京都競馬場の1大イベント、菊花賞の裏側でドコモが実施するトラヒック対策
トラヒックの増大には、SNS利用の増加のように競馬に限った話ではないものもありますし、コロナ禍で減っていた人流が回復傾向にあるという側面もありますが、競馬ならではの要因もあります。 それは、競馬を楽しむにあたってのスマホを使う場面が大きく増えたことです。まず、投票については、窓口で馬券(勝馬投票券)を購入するのではなく、競馬場に行ってはいても自身のスマホから投票するという人が増えました。また、投票にあたっての情報を入手するにも、かつてのように競馬新聞を買うのではなく、スマホでWebサイトを観たり、JRAや各種メディア、競馬YouTuberなどによる動画配信を観たりというのが中心となっています。

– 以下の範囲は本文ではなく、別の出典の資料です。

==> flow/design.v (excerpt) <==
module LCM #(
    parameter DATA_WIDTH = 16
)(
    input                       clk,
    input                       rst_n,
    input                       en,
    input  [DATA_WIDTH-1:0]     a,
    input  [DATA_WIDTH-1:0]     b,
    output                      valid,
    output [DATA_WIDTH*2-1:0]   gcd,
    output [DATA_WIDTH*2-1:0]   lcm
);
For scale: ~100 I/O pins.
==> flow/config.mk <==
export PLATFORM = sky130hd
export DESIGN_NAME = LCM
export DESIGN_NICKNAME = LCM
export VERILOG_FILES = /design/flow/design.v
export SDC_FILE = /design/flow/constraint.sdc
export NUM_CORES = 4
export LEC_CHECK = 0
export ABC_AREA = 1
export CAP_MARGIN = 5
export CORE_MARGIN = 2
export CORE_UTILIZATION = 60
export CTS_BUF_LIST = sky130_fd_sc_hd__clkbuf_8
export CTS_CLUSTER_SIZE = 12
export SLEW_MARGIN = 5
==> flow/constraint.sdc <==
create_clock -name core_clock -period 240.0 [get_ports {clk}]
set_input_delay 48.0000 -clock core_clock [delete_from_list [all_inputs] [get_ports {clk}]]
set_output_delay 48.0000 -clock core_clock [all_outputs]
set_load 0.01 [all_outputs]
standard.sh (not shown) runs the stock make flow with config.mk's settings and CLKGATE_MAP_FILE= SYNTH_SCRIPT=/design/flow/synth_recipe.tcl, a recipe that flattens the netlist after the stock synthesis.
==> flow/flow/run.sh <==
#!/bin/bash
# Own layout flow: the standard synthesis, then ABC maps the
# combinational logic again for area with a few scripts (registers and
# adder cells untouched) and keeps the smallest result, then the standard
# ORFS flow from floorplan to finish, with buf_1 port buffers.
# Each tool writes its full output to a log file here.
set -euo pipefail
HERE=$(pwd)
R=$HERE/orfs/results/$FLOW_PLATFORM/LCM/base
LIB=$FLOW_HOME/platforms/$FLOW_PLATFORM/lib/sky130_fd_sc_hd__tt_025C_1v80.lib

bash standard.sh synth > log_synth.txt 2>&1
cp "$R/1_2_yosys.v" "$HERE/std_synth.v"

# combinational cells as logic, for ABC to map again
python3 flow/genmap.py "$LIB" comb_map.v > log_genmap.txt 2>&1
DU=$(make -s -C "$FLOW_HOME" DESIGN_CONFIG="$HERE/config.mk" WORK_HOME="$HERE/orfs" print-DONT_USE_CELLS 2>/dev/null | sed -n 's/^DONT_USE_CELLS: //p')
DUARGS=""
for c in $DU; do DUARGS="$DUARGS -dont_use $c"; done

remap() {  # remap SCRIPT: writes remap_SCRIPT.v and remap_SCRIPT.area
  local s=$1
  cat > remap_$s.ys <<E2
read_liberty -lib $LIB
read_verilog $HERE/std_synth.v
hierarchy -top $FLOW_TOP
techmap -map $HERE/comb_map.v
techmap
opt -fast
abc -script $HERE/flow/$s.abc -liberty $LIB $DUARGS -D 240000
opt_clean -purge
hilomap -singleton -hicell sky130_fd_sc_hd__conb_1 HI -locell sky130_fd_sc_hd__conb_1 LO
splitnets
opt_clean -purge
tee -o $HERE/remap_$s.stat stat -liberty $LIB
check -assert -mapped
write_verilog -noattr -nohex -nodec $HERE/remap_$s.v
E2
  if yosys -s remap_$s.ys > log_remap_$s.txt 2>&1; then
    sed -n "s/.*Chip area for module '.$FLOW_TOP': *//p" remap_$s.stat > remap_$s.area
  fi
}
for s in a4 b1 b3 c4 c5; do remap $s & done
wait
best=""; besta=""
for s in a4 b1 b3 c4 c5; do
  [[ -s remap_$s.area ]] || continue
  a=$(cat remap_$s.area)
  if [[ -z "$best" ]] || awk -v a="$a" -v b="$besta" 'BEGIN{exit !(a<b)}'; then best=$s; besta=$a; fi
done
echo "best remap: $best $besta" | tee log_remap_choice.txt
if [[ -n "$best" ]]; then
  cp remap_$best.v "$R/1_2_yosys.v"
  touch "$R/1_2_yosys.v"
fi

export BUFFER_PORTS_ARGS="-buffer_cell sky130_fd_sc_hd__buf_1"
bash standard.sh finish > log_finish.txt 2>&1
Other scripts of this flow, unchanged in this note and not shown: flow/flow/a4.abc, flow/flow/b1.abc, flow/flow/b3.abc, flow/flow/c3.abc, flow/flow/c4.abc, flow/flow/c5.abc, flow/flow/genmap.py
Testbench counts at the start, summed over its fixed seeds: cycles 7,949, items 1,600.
Background: an optimization exercise with open tools, aiming at small area and a short achievable clock period. Do not read the settings as production practice.
Only simulation tests tie the RTL to the original design; equivalence was not proved.
Power and IR drop assume default switching activity.

`flow/run.sh`:
```
#!/bin/bash
# synth_recipe.tcl (not shown) runs the flow's synth.tcl, then flattens the netlist and writes it again
# the make line also repeats each setting of config.mk as NAME=value (left out here)
make -C /OpenROAD-flow-scripts/flow DESIGN_CONFIG=/design/flow/config.mk WORK_HOME=/design/flow/orfs CLKGATE_MAP_FILE= SYNTH_SCRIPT=/design/flow/synth_recipe.tcl finish
```
`flow/config.mk`:
```
export PLATFORM = sky130hd
export DESIGN_NAME = b15
export DESIGN_NICKNAME = b15
export VERILOG_FILES = /design/flow/design.v
export SDC_FILE = /design/flow/constraint.sdc
export NUM_CORES = 8
export LEC_CHECK = 0
export ABC_AREA = 1
export CAP_MARGIN = 20
export CORE_MARGIN = 2
export CORE_UTILIZATION = 40
export SETUP_SLACK_MARGIN = 4.0
export SLEW_MARGIN = 20
```
`flow/constraint.sdc`:
```
create_clock -name core_clock -period 8.0 [get_ports {CLOCK}]
set_input_delay 1.6000 -clock core_clock [delete_from_list [all_inputs] [get_ports {CLOCK}]]
set_output_delay 1.6000 -clock core_clock [all_outputs]
set_load 0.01 [all_outputs]
```
`flow/design.v`:
```
module b15(BE_n, Address, W_R_n, D_C_n, M_IO_n, ADS_n, Datai, Datao, CLOCK, NA_n, BS16_n, READY_n, HOLD, RESET);
input CLOCK;
input RESET;
input NA_n;
input BS16_n;
input READY_n;
input HOLD;
input [31:0] Datai;
output reg [3:0] BE_n;
output [31:0] Address;
output reg W_R_n;
output reg D_C_n;
output reg M_IO_n;
output reg ADS_n;
output [31:0] Datao;
localparam [2:0] StateInit = 3'd0, StateTi = 3'd1, StateT1 = 3'd2, StateT2 = 3'd3,
                 StateT1P = 3'd4, StateTh = 3'd5, StateT2P = 3'd6, StateT2I = 3'd7;
localparam [3:0] Si = 4'd0, S1 = 4'd1, S2 = 4'd2, S3 = 4'd3, S4 = 4'd4,
                 S5 = 4'd5, S6 = 4'd6, S7 = 4'd7, S8 = 4'd8, S9 = 4'd9;
reg [29:0] Addr;
reg [30:0] Dout;
assign Address = {2'b00, Addr};
assign Datao = {1'b0, Dout};
reg [2:0] State;
reg StateBS16;           
reg [3:0] ByteEnable;
reg RequestPending, ReadRequest, MemoryFetch, CodeFetch;
reg [3:0] State2;
reg [7:0] Q0, Q1, Q2, Q3, Q4, Q5, Q6, Q7, Q8, Q9, Q10, Q11, Q12, Q13, Q14;
reg [3:0] Rd, Wr;
reg [31:0] EAX, EBX, rEIP, PAP;
reg [21:0] IAPhi;
reg [9:0] IAPlo;
reg IAPcyP, IAPcyM;      
reg Jumped;              
reg Flush, More;
wire inT2P = (State == StateT2P);
wire [29:0] addrBase = inT2P ? rEIP[30:1] : rEIP[31:2];
wire addrRound = rEIP[31] & (rEIP[0] | (rEIP[1] & ~inT2P));
wire [29:0] addrNext;
b15_incc #(30) u_addr (.a(addrBase), .c(addrRound), .y(addrNext));
always @(posedge CLOCK, posedge RESET) begin
	if (RESET) begin
		BE_n <= 4'b0000;
		Addr <= 30'd0;
		W_R_n <= 1'b0;
		D_C_n <= 1'b0;
		M_IO_n <= 1'b0;
		ADS_n <= 1'b0;
		State <= StateInit;
	end else begin
		case (State)
			StateInit: begin
				D_C_n <= 1'b1;
				ADS_n <= 1'b1;
				State <= StateTi;
			end
			StateTi: begin
				if (RequestPending) State <= StateT1;
				else if (HOLD) State <= StateTh;
			end
			StateT1, StateT2P: begin
				Addr <= addrNext;
				BE_n <= ByteEnable;
				M_IO_n <= MemoryFetch;
				W_R_n <= ~ReadRequest;
				D_C_n <= ~CodeFetch;
				ADS_n <= 1'b0;
				if (!inT2P) State <= StateT2;
				else if (!READY_n) State <= StateT1P;
			end
			StateT2: begin
				if (!READY_n && !HOLD && RequestPending) State <= StateT1;
				else if (READY_n && NA_n) State <= StateT2;
				else if ((RequestPending || HOLD) && READY_n && !NA_n) State <= StateT2I;
				else if (!RequestPending && !HOLD && !READY_n) State <= StateTi;
				ADS_n <= 1'b1;
			end
			StateT1P: begin
				if (!NA_n && !HOLD && RequestPending) State <= StateT2P;
				else if (!NA_n) State <= StateT2I;
				else State <= StateT2;
				ADS_n <= 1'b1;
			end
			StateTh: begin
				if (!HOLD) State <= RequestPending ? StateT1 : StateTi;
			end
			StateT2I: begin
				if (READY_n && RequestPending && !HOLD) State <= StateT2P;
				else if (!READY_n && HOLD) State <= StateTh;
				else if (!READY_n) State <= RequestPending ? StateT1 : StateTi;
			end
		endcase
	end
end
always @(posedge CLOCK) begin
	case (State)
		StateInit: StateBS16 <= 1'b1;
		StateT2, StateT1P: StateBS16 <= BS16_n;
		default: ;
	endcase
end
always @(posedge CLOCK) begin
	case ({StateBS16, rEIP[1:0]})
		3'b000: ByteEnable <= 4'b1100;
		3'b001: ByteEnable <= 4'b1001;
		3'b010: ByteEnable <= 4'b0011;
		3'b011: ByteEnable <= 4'b0111;
		3'b100: ByteEnable <= 4'b0000;
		3'b101: ByteEnable <= 4'b0001;
		3'b110: ByteEnable <= 4'b0011;
		default: ByteEnable <= 4'b0111;
	endcase
end
wire [119:0] qa = {Q14, Q13, Q12, Q11, Q10, Q9, Q8, Q7, Q6, Q5, Q4, Q3, Q2, Q1, Q0};
wire [39:0] rw;
b15_win u_win (.qa(qa), .rd(Rd), .w(rw));
wire [7:0] op = rw[7:0];
wire [7:0] w1 = rw[15:8];
wire [7:0] w2 = rw[23:16];
wire [7:0] w3 = rw[31:24];
wire [7:0] w4 = rw[39:32];
wire [7:0] d0 = Datai[7:0];
wire [7:0] b2i, b3i;
b15_incc #(8) u_b2 (.a(Datai[23:16]), .c(1'b1), .y(b2i));
b15_incc #(8) u_b3 (.a(Datai[31:24]), .c(1'b1), .y(b3i));
wire lowNZ = |Datai[15:0];
wire [7:0] b2 = (Datai[31] & lowNZ) ? b2i : Datai[23:16];
wire [7:0] b3 = (Datai[31] & (lowNZ | (|Datai[23:16]))) ? b3i : Datai[31:24];
wire inS2 = (State2 == S2);
wire inS4 = (State2 == S4);
wire inS5 = (State2 == S5);
wire inS8 = (State2 == S8);
wire fill = inS2 | inS4;
wire fill4 = inS2 & StateBS16;
wire copy = inS8 & (Rd != 4'd15);
wire [31:0] lane;
b15_lanes u_lanes (.wr(Wr[1:0]), .d0(d0), .b2(b2), .b3(b3), .lane(lane));
wire [15:0] wsel = 16'd1 << Wr;
wire [15:0] wen = ({16{fill}} & (wsel | {wsel[14:0], wsel[15]})) |
                  ({16{fill4}} & ({wsel[13:0], wsel[15:14]} | {wsel[12:0], wsel[15:13]}));
always @(posedge CLOCK) begin
	if (copy & ~Wr[0]) Q0 <= Rd[0] ? Q13 : Q14;
	else if (wen[0]) Q0 <= lane[7:0];
	if (copy & Wr[0]) Q1 <= Q14;
	else if (wen[1]) Q1 <= lane[15:8];
	if (wen[2]) Q2 <= lane[23:16];
	if (wen[3]) Q3 <= lane[31:24];
	if (wen[4]) Q4 <= lane[7:0];
	if (wen[5]) Q5 <= lane[15:8];
	if (wen[6]) Q6 <= lane[23:16];
	if (wen[7]) Q7 <= lane[31:24];
	if (wen[8]) Q8 <= lane[7:0];
	if (wen[9]) Q9 <= lane[15:8];
	if (wen[10]) Q10 <= lane[23:16];
	if (wen[11]) Q11 <= lane[31:24];
	if (wen[12]) Q12 <= lane[7:0];
end
always @(posedge CLOCK, posedge RESET) begin
	if (RESET) begin
		Q13 <= 8'd0;
		Q14 <= 8'd0;
	end else begin
		if (wen[13]) Q13 <= lane[15:8];
		if (wen[14]) Q14 <= lane[23:16];
	end
end
wire [4:0] avail = {1'b0, Wr} - {1'b0, Rd};
wire ge2 = !avail[4] && (avail[3:0] >= 4'd2);
wire ge3 = !avail[4] && (avail[3:0] >= 4'd3);
wire ge5 = !avail[4] && (avail[3:0] >= 4'd5);
wire isEB = (op == 8'hEB);
wire isE9 = (op == 8'hE9);
wire isB8 = (op == 8'hB8);
wire isBB = (op == 8'hBB);
wire is8B = (op == 8'h8B);
wire is89 = (op == 8'h89);
wire isE4 = (op == 8'hE4);
wire isE6 = (op == 8'hE6);
wire isROL = (op == 8'hD0) || (op == 8'hC0);
wire is40 = (op == 8'h40);
wire is43 = (op == 8'h43);
wire isIO = is8B | is89 | isE4 | isE6;
wire needs = isEB | isE9 | isB8 | isBB | isIO;
wire enough = isEB ? ge3 : (isE9 | isB8 | isBB) ? ge5 : ge2;
wire short = needs & ~enough;              
wire jump = (isEB | isE9) & enough;        
wire inT1 = (State == StateT1) || (State == StateT1P);
wire ioGo = (is8B | isE4) ? !READY_n : (inT1 & !READY_n);
wire ioWait = isIO & enough & ~ioGo;       
wire load5 = (isB8 | isBB) & enough;
wire adv2 = isROL | (isIO & enough & ioGo);
wire adv1 = ~needs & ~isROL;
wire [3:0] rdP1 = Rd + 4'd1, rdP2 = Rd + 4'd2, rdP5 = Rd + 4'd5;
wire [3:0] rdNext = load5 ? rdP5 : adv2 ? rdP2 : adv1 ? rdP1 : Rd;
wire flushNext = jump | (ioWait & Flush);
wire moreNext = short | (ioWait & More);
wire stop0 = !(Rd < Wr) || (Rd >= 4'd12);
wire stop1 = !(rdP1 < Wr) || (rdP1 >= 4'd12);
wire stop2 = !(rdP2 < Wr) || (rdP2 >= 4'd12);
wire stop5 = !(rdP5 < Wr) || (rdP5 >= 4'd12);
wire toS7 = (load5 ? stop5 : adv2 ? stop2 : adv1 ? stop1 : stop0) || flushNext || moreNext;
wire toS6 = is89 & enough & inT1 & !READY_n & !StateBS16;
wire [10:0] lo1, lo2, lo5;
b15_lok u_lok (.a(IAPlo), .p1(lo1), .p2(lo2), .p5(lo5));
wire [11:0] jsum2, jsum5;
b15_jadd u_jadd2 (.base(lo2), .x(w1), .sx(1'b1), .s(jsum2));
b15_jadd u_jadd5 (.base(lo5), .x(w1), .sx(1'b0), .s(jsum5));
wire [21:0] hiP, hiM;
b15_incdec #(22) u_hi (.a(IAPhi), .p(hiP), .m(hiM));
wire [21:0] hiRes = IAPcyP ? hiP : IAPcyM ? hiM : IAPhi;
wire [10:0] lok = load5 ? lo5 : adv2 ? lo2 : adv1 ? lo1 : {1'b0, IAPlo};
wire [9:0] jlo = op[1] ? jsum2[9:0] : jsum5[9:0];
wire jcyP = op[1] ? (~jsum2[11] & jsum2[10]) : jsum5[10];
wire jcyM = op[1] & jsum2[11];
wire [9:0] loNext = jump ? jlo : lok[9:0];
wire cyPNext = jump ? jcyP : lok[10];
wire cyMNext = jump & jcyM;
wire iapSign = hiRes[21];
wire [30:0] papHi;
b15_add2 #(31) u_pap (.a(PAP[31:1]), .b({fill4, ~fill4}), .y(papHi));
wire [31:0] papInc = {papHi, PAP[0]};
wire papNeg = papHi[30];
wire [31:0] papAbs = !papNeg ? papInc : PAP[0] ? {~papHi, 1'b1} : {~PAP[31:1], 1'b0};
wire [31:0] eaxInc, ebxInc, ebxDec;
b15_incc #(32) u_eaxinc (.a(EAX), .c(1'b1), .y(eaxInc));
b15_incdec #(32) u_ebx (.a(EBX), .p(ebxInc), .m(ebxDec));
wire [31:0] ebxAbs = EBX[31] ? ~ebxDec : EBX;
wire [30:0] eipHi;
b15_incc #(31) u_eip (.a(rEIP[31:1]), .c(1'b1), .y(eipHi));
wire [31:0] eipInc = {eipHi, rEIP[0]};
wire [7:0] loadHi8;
b15_incc #(8) u_lh (.a(w4), .c(w3[7]), .y(loadHi8));
wire [8:0] loadHi = {w4[7] & (&w4[6:0]) & w3[7], loadHi8};
wire [14:0] eaxHi;
b15_incc #(15) u_eaxhi (.a(EAX[30:16]), .c(EAX[31] & (|EAX[15:0])), .y(eaxHi));
wire [31:0] rdp1 = {27'd0, {1'b0, Rd} + 5'd1};
always @(posedge CLOCK, posedge RESET) begin
	if (RESET) begin
		State2 <= Si;
		Rd <= 4'd0;
		Wr <= 4'd0;
		IAPhi <= 22'd0;
		IAPlo <= 10'd0;
		IAPcyP <= 1'b0;
		IAPcyM <= 1'b0;
		Jumped <= 1'b0;
		PAP <= 32'd0;
		Flush <= 1'b0;
		More <= 1'b0;
		Dout <= 31'd0;
		EAX <= 32'd0;
		EBX <= 32'd0;
	end else begin
		IAPhi <= hiRes;
		IAPcyP <= 1'b0;
		IAPcyM <= 1'b0;
		Jumped <= 1'b0;
		if (Jumped) PAP[31:10] <= hiRes;
		case (State2)
			Si: begin
				State2 <= S1;
			end
			S1: begin
				if (!READY_n) State2 <= S2;
			end
			S2: begin
				PAP <= papInc;
				if (StateBS16) begin
					Wr <= Wr + 4'd4;
					State2 <= S5;
				end else begin
					Wr <= Wr + 4'd2;
					State2 <= S3;
				end
			end
			S3: begin
				if (!READY_n) State2 <= S4;
			end
			S4: begin
				Wr <= Wr + 4'd2;
				PAP <= papInc;
				State2 <= S5;
			end
			S5: begin
				Rd <= rdNext;
				IAPlo <= loNext;
				IAPcyP <= cyPNext;
				IAPcyM <= cyMNext;
				Flush <= flushNext;
				More <= moreNext;
				State2 <= toS7 ? S7 : toS6 ? S6 : S5;
				if (jump) begin
					PAP[9:0] <= jlo;
					Jumped <= 1'b1;
				end
				if (load5 & isB8) EAX <= {loadHi, w3[6:0], w2, w1};
				if (load5 & isBB) EBX <= {loadHi, w3[6:0], w2, Q0};
				if (is40) EAX <= eaxInc;
				if (is43) EBX <= ebxInc;
				if (isIO & enough) begin
					if (is8B) begin
						if (!READY_n) EAX <= {1'b0, Datai[14:0], Datai[15:0]};
					end
					if (is89) begin
						if (inT1) Dout <= {eaxHi, EAX[15:0]};
					end
					if (isE4) begin
						if (!READY_n) EAX <= Datai;
					end
					if (isE6) begin
						if (inT1) Dout <= {15'd0, EAX[15:0]};
					end
				end
			end
			S6: begin
				if (!READY_n) begin
					State2 <= S5;
				end
			end
			S7: begin
				if (Flush) begin
					Rd <= IAPlo[0] ? ((IAPlo[1] ^ iapSign) ? 4'd4 : 4'd2) : 4'd1;
					Wr <= 4'd1;
					State2 <= S9;
				end else if (Rd >= 4'd13) begin
					Wr <= 4'd0;
					State2 <= S8;
				end else begin
					State2 <= S9;
				end
			end
			S8: begin
				if (Rd != 4'd15) begin
					Rd <= Rd + 4'd1;
					Wr <= Wr + 4'd1;
				end else begin
					Rd <= 4'd0;
					State2 <= S9;
				end
			end
			S9: begin
				State2 <= S1;
			end
			default: ;
		endcase
	end
end
always @(posedge CLOCK) begin
	case (State2)
		Si: begin
			rEIP <= 32'hFFFF0;
			ReadRequest <= 1'b1;
			MemoryFetch <= 1'b1;
			RequestPending <= 1'b1;
		end
		S1: begin
			RequestPending <= 1'b1;
			ReadRequest <= 1'b1;
			MemoryFetch <= 1'b1;
			CodeFetch <= 1'b1;
		end
		S2: begin
			RequestPending <= 1'b0;
			if (!StateBS16) rEIP <= papAbs;
		end
		S3: RequestPending <= 1'b1;
		S4: RequestPending <= 1'b0;
		S5: begin
			if (isIO & enough) begin
				if (is8B) begin
					rEIP <= (!READY_n && !StateBS16) ? eipInc : ebxAbs;
					RequestPending <= READY_n;
					ReadRequest <= 1'b1;
					MemoryFetch <= 1'b1;
					CodeFetch <= 1'b0;
				end
				if (is89) begin
					rEIP <= (inT1 && !READY_n && !StateBS16) ? eipInc : EBX;
					RequestPending <= !(inT1 && !READY_n && StateBS16);
					ReadRequest <= 1'b0;
					MemoryFetch <= 1'b1;
					CodeFetch <= 1'b0;
				end
				if (isE4) begin
					rEIP <= rdp1;
					RequestPending <= READY_n;
					ReadRequest <= 1'b1;
					MemoryFetch <= 1'b0;
					CodeFetch <= 1'b0;
				end
				if (isE6) begin
					rEIP <= rdp1;
					RequestPending <= 1'b0;
					ReadRequest <= 1'b0;
					MemoryFetch <= 1'b0;
					CodeFetch <= 1'b0;
				end
			end
		end
		S6: if (!READY_n) RequestPending <= 1'b0;
		S9: rEIP <= PAP;
		default: ;
	endcase
end
endmodule
module b15_incc #(parameter W = 8) (input [W-1:0] a, input c, output [W-1:0] y);
	assign y = a + {{(W-1){1'b0}}, c};
endmodule
module b15_add2 #(parameter W = 8) (input [W-1:0] a, input [1:0] b, output [W-1:0] y);
	assign y = a + {{(W-2){1'b0}}, b};
endmodule
module b15_incdec #(parameter W = 8) (input [W-1:0] a, output [W-1:0] p, output [W-1:0] m);
	assign p = a + {{(W-1){1'b0}}, 1'b1};
	assign m = a - {{(W-1){1'b0}}, 1'b1};
endmodule
module b15_xinc (input [31:0] a, input s, input c, output [31:0] y);
	assign y = (a ^ {32{s}}) + {31'd0, c};
endmodule
module b15_lok (input [9:0] a, output [10:0] p1, output [10:0] p2, output [10:0] p5);
	assign p1 = {1'b0, a} + 11'd1;
	assign p2 = {1'b0, a} + 11'd2;
	assign p5 = {1'b0, a} + 11'd5;
endmodule
module b15_jadd (input [10:0] base, input [7:0] x, input sx, output [11:0] s);
	assign s = {1'b0, base} + {{4{sx & x[7]}}, x};
endmodule
module b15_lanes (input [1:0] wr, input [7:0] d0, input [7:0] b2, input [7:0] b3, output [31:0] lane);
	genvar j;
	generate
		for (j = 0; j < 4; j = j + 1) begin : l
			wire [1:0] m = j[1:0] - wr;
			assign lane[8*j +: 8] = !m[1] ? d0 : m[0] ? b3 : b2;
		end
	endgenerate
endmodule
module b15_win (input [119:0] qa, input [3:0] rd, output [39:0] w);
	wire [95:0] ra;    
	wire [63:0] rb;    
	wire [47:0] rc;    
	genvar g;
	generate
		for (g = 0; g < 12; g = g + 1) begin : rotA
			if (g < 7) begin : m
				assign ra[8*g +: 8] = rd[3] ? qa[8*(g + 8) +: 8] : qa[8*g +: 8];
			end else begin : p
				assign ra[8*g +: 8] = qa[8*g +: 8];
			end
		end
		for (g = 0; g < 8; g = g + 1) begin : rotB
			assign rb[8*g +: 8] = rd[2] ? ra[8*(g + 4) +: 8] : ra[8*g +: 8];
		end
		for (g = 0; g < 6; g = g + 1) begin : rotC
			assign rc[8*g +: 8] = rd[1] ? rb[8*(g + 2) +: 8] : rb[8*g +: 8];
		end
		for (g = 0; g < 5; g = g + 1) begin : rotD
			assign w[8*g +: 8] = rd[0] ? rc[8*(g + 1) +: 8] : rc[8*g +: 8];
		end
	endgenerate
endmodule
```
==> results.txt, run 1 <==
- Synth top area cells: dfrtp_1 20%, edfxtp_1 15%, nand2_1 14%, o21ai_0 7.5%, nand3_1 5.5%
- Sequential fraction of the synthesis area: 34.88%
- WP data required: 8.29 ns
- Netlist cell types: 74
- PwrDens: around 440 nW/um^2
- Most used cell, CP: nand2_1
- Final Setup Violations: 0
- Leakage: 14.81 nW
- Clk pwr share: 15.3%
- Vias per Instance: 5.726
- CP max stage cell: dfrtp_4
- Max IR drop VDD: 218.3 uV
- Worst-margin pin slew: approximately 1.2 ns
- Congestion Overflow GR: 0
- Hold Vio Cnt, Final: 0
- Metal-1 WL: 45630 um
- Total iterations of the first detailed-routing run: 5
- CTS H-tree depth: 2
- Share of layout cells above drive strength 1: under 10%
- Post-layout util: 47.10%
- Slowest cell delay on critical path: ~0.5 ns
- Via count: 29995
- Startpoint types: flop
- Fillers: 7377
- Post-synth top area share: 20.04%
- Core ar.: 71730 sq um
- Clk root buf: clkbuf_16
- Combinational fraction of design power: 61.5%
- Crit-path max FO: 30
- Largest net degree at the start of global routing: 138
- Routed WL: 111400 um
- Die Area: 74890 sq um
- Internal Power: between 6 and 7 mW
- Flops & latches, synth: about 380
- Syn avg cell area: a little under 7 sq um
- Worst skew pair latency: 0.60 ns
- Worst slew margin: 21.17%
- Crit path max-delay family: buffers and inverters
- Final worst path period share: 48.55%
- Final nets: ~4400
- Metal2 WL: 50450 um
- Port bufs: 106
- Vias in the first global route: 27654
- RePlAce Congestion: between 0.9 and 1
- Die X: 273.7 um
- GRT Total Usage: 28.66%
- Ordered list of cells on the worst path: buf_4 -> bufbuf_16 -> nand2_1 -> nand3_1 -> nand2_1 -> nand2_1 -> nand3_1 -> nand2_1 -> nand2_1 -> inv_1 -> nand2_1 -> inv_1 -> nand2_1 -> buf_4 -> inv_1 -> o21ai_0 -> nand2_1 -> nand3_1 -> o2111ai_1
- Synth area leader: dfrtp_1
- Remaining antenna violation count after routing: 0
- Switching pwr: 7.809 mW
- Setup crit end kind: flop
- HP Class: reg2reg
- Reg area: 10160 sq um
- WL met3: roughly 8400 um
- Min Tclk post-route: between 3 and 4 ns
- Buffer and inverter count on the worst path: 6
- CTS tree: built
- Setup Crit Path Kind: reg2reg
- Post-synth EDFFs: 141
- # clock sinks: 378
- Top FF cell, synth: dfrtp_1
- RSZ-0062 raised after global routing: true
- Cts bufs inserted: between 40 and 50
- Arr. time, crit path: 4.18 ns
- Commonest non-fill, non-tap cells in the layout: 1088 x nand2_1, 394 x inv_1, 393 x o21ai_0
- Synthesis Warnings: 1
- Fraction of registers with async set/reset: roughly three fifths
- Final slew viol count: 0
- Max Cap Viol: 0
- Seq pwr share: 23.2%
- Reg clk slew, reported paths: ~0.06 ns
- DRC viols: 0
- Io pins: 110
- HPWL Detailed: 78920 um
- Status: finished clean
- Average wire per standard cell: 21.27 um
- Commonest non-fill, non-tap cell in the layout: nand2_1
- Top sig layer: met5
- Max Freq: between 200 and 300 MHz
- Switching Share: 52.80%
- Setup TNS: 0 ns
- Initial Util: 40.55%
- First-pass GRT wire length: 166100 um
- Initial antenna violation count: 3
- Mapped Cells: 4195
- Vert. Die Dim: 273.7 um
- Clock skew: 0.01667 ns
- Multi-input logic area: ~17000 sq um
- CTS Buffer Depth: 3
- Area grow syn2layout: 16.14%
- Post-CTS Hold Fix Bufs: 0
- Site Rows: 98
- Synth Cell Area: ~29000 sq um
- Drt initial violations: between 3000 and 4000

こういった投票や予想という行為が競馬を楽しむに当たって必須であるというのがひとつの難しいところです。花火大会や通常のスポーツ観戦、音楽フェスであれば、仮に通信障害があったところで、打ち上げられる花火を鑑賞したり、ひいきのチームを応援したり、ライブを楽しんだりするのに大きな支障はありません。SNS投稿も、あとで通信が回復してから投稿するということができるでしょう。 しかし競馬の場合、投票や予想というのがその楽しみの本質につながっています。とくに投票についてはお金がからむことだけに反応もシビア。「通信障害のせいで買おうと思っていた馬券が買えなかった、おかげで何万円も儲けそこななった」なんてことがあったらと考えると、ドコモが余裕をもってトラヒック対策を行おうとするのも当然と思えます。 ■今夏のイベント対策ではMassive MIMO Unitを積極活用 前置きが長くなりましたが、今回の菊花賞に際してのネットワークトラヒック対策は、なにも特別なものではありません。今回、対策の内容を説明してくれたNTTドコモ関西支社 ネットワーク部 ネットワーク計画 移動無線計画担当 担当課長の片岡広さんによれば、ドコモ関西支社ではこの夏、21の大規模イベントで臨時局の出動などのトラヒック対策を実施しているそうです。たとえば淀川花火のような花火大会、天神まつりのようなお祭り、サマーソニックのような音楽フェスなど。イベントの性質にもよりますが、花火大会であれば10万人くらいの人出を目安としているとのこと。 集客イベントにおけるトラヒック対策は年々強化されており、今年は全イベントで5G対応。移動基地局車は、キャパシティの大きいMMU(Massive MIMO Unit)を搭載した車両を1台用意し、MMUを搭載しない7台と合わせて計8台の体制としました。4Gについても、4Gの小セル化によりトラヒックを分散するマルチビームアンテナによる大容量化を行っているそうです。さらに花火大会など、スペースの制約がある場面にそなえ、可搬型のコンテナ5G基地局も5セット用意。これらをイベントにあわせて活用しています。